Supplied information —
────

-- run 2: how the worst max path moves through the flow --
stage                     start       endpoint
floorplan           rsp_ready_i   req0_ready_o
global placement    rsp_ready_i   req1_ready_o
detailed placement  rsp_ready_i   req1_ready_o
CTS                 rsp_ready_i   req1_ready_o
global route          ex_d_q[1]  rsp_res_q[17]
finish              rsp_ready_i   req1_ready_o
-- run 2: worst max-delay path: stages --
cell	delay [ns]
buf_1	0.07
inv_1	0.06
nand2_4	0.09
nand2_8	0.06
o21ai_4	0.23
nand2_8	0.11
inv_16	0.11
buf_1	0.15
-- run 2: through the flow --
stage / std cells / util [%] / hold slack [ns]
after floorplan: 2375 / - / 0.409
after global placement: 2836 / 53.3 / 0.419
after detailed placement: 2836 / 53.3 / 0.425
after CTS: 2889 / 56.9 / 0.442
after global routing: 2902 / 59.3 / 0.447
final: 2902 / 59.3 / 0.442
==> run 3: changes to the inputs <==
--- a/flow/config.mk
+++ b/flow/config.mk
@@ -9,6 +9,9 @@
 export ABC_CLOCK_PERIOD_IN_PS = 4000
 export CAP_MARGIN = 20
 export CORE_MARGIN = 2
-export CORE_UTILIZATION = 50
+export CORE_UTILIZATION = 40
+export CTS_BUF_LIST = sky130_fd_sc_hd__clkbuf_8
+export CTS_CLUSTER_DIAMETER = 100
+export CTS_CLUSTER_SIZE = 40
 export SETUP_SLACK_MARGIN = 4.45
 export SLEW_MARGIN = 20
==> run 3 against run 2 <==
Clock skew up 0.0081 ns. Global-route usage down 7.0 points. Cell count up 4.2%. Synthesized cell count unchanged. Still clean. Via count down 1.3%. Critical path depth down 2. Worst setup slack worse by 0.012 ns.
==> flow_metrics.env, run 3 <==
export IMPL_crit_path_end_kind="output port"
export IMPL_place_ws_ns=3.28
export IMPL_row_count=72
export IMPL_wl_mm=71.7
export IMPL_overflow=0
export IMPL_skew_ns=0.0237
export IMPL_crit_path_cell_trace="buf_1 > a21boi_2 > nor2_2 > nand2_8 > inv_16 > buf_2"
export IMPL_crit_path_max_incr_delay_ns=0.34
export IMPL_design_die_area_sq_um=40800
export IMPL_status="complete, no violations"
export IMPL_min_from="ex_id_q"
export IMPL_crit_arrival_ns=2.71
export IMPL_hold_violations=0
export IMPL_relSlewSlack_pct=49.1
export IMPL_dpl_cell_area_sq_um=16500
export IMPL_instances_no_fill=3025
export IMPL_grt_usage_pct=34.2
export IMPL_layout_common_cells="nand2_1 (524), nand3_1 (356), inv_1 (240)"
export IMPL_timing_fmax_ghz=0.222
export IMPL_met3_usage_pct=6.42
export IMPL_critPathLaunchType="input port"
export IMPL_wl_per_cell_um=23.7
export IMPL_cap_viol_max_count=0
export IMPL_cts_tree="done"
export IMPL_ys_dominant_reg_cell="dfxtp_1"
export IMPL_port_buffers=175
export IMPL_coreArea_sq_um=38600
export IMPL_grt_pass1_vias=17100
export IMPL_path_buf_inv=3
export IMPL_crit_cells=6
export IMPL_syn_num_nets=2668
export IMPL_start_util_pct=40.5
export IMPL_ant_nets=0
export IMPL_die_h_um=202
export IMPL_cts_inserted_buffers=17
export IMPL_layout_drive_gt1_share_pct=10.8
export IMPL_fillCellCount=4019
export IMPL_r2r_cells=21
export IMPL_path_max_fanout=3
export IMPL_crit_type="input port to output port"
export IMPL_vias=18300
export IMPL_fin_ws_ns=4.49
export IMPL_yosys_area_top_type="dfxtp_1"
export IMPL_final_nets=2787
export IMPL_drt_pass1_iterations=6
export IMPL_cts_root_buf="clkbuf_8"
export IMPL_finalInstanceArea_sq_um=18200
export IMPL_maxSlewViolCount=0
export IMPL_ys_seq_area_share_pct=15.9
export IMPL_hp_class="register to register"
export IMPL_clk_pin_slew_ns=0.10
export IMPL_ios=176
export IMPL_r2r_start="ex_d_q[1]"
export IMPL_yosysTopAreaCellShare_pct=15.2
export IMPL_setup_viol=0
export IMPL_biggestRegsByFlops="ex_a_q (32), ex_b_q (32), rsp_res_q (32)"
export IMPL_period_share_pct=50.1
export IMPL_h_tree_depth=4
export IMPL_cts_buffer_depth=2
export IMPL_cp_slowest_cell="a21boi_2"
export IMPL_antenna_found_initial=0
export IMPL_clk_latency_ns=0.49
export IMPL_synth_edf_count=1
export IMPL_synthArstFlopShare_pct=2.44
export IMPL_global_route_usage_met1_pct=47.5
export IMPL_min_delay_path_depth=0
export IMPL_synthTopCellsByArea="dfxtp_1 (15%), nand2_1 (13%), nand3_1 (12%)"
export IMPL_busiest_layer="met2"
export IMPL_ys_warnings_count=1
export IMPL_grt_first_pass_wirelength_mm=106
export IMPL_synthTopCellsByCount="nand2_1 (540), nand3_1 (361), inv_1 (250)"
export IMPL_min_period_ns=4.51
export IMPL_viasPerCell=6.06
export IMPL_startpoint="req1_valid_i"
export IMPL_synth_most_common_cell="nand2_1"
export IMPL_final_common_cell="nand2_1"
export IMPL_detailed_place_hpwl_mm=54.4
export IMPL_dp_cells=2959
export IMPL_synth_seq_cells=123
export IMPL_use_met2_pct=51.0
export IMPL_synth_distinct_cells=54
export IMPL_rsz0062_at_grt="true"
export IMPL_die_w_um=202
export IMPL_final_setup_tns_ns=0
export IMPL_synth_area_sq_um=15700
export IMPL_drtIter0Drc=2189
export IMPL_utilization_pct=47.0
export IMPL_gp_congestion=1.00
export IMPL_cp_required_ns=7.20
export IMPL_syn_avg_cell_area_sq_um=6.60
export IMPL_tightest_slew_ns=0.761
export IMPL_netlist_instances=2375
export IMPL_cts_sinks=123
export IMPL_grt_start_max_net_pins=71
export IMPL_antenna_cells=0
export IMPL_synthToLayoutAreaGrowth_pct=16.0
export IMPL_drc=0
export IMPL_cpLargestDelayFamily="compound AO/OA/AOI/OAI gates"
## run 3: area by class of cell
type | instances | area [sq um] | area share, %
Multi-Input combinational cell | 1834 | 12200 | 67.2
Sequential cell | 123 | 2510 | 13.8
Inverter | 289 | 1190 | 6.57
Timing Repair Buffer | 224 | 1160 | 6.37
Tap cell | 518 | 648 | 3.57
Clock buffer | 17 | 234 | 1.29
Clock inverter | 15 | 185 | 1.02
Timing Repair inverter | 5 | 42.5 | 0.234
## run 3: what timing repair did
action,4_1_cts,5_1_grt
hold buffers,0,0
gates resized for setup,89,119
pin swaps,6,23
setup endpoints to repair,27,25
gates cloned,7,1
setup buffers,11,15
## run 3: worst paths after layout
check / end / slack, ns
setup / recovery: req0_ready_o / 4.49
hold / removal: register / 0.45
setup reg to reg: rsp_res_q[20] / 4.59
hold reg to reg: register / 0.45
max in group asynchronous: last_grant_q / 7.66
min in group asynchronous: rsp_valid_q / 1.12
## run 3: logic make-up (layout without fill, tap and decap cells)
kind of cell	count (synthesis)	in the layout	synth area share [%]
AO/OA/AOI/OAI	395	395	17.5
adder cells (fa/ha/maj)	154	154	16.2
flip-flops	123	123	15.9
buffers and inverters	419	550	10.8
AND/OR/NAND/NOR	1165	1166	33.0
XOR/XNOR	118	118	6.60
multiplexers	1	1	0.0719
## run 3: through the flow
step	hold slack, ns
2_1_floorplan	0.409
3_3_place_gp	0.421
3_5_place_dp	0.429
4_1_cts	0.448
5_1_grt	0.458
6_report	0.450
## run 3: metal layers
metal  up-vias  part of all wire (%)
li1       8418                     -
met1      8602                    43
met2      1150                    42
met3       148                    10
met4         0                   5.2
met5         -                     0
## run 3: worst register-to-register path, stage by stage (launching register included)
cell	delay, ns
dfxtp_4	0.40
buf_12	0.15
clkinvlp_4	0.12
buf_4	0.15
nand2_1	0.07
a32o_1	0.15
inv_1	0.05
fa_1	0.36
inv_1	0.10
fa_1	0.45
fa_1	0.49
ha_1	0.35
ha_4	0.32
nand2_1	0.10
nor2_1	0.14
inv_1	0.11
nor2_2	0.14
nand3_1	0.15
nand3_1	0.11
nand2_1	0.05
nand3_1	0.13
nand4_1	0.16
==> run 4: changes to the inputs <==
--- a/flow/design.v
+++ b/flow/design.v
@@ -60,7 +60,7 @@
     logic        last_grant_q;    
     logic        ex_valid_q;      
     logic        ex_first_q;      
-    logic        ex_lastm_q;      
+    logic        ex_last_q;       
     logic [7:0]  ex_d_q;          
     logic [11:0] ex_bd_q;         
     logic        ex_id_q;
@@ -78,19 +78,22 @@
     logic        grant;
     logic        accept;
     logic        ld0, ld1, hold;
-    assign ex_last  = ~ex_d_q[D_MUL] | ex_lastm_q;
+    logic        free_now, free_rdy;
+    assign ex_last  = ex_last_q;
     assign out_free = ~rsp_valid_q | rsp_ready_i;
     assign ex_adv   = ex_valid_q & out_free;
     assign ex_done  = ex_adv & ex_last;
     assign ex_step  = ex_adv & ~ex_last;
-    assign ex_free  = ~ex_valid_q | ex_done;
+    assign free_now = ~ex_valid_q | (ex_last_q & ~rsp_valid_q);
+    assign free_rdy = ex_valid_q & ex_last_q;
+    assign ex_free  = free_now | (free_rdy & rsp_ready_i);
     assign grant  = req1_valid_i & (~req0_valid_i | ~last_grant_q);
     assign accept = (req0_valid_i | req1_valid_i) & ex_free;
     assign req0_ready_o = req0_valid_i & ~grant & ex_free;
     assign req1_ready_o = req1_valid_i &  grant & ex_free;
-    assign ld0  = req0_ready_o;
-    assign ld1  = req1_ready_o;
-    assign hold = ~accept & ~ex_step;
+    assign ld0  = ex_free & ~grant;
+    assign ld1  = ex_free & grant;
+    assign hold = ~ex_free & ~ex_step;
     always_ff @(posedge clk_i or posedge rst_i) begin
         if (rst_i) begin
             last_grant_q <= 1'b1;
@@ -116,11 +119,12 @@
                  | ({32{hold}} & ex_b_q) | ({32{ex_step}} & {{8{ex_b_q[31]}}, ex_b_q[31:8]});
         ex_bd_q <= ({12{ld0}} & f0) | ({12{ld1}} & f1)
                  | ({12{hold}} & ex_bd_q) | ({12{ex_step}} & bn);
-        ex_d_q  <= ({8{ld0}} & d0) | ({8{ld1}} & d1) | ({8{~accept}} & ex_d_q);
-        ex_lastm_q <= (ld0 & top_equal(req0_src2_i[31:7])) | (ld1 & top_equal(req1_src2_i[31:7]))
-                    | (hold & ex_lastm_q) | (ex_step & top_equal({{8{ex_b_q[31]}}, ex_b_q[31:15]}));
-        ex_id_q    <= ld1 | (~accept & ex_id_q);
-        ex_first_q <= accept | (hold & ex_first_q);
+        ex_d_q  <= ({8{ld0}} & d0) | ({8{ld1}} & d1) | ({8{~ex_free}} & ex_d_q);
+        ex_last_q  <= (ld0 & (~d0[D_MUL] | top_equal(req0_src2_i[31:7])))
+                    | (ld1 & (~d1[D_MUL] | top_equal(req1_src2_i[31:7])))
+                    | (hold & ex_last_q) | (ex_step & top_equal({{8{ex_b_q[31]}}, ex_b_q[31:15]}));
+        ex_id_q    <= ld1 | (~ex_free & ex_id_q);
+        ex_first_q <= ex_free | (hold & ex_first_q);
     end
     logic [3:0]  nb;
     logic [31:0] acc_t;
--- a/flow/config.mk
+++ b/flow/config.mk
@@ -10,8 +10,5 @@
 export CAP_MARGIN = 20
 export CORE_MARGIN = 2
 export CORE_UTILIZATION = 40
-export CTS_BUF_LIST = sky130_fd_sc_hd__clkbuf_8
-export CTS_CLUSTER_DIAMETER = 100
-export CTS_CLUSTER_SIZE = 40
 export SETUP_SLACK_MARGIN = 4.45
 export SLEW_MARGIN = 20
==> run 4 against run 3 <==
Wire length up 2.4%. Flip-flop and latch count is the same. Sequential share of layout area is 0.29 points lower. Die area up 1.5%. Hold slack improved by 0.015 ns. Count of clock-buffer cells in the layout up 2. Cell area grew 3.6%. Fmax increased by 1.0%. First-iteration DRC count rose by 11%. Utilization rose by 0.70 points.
Background: an optimization exercise with open tools, aiming at small area and few clock cycles. Do not read the settings as production practice. Only simulation tests tie the RTL to the original design; equivalence was not proved. No activity file was given, so power comes from the tool's default toggle rates.

==> flow/design.v <==
package ti_pkg;
    localparam int FLIT_W = 32;
    typedef logic [FLIT_W-1:0] flit_t;       
    localparam int HEADER_SIZE = 13;
    typedef logic [3:0] hdr_idx_t;           
    typedef logic [7:0] task_idx_t;
    typedef logic [7:0] app_id_t;
    localparam flit_t MESSAGE_DELIVERY = 32'h0000_0001;
    localparam flit_t TASK_ALLOCATION  = 32'h0000_0040;
    localparam flit_t APP_ALLOCATION_REQUEST = 32'h0000_0240;
    localparam flit_t APP_MAPPING_COMPLETE   = 32'h0000_0241;
    localparam int SIZE_WORDS = 4;
endpackage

────

Brief — The lines above that hold the word "against" should be found and copied out.

Reply —
==> run 3 against run 2 <==
==> run 4 against run 3 <==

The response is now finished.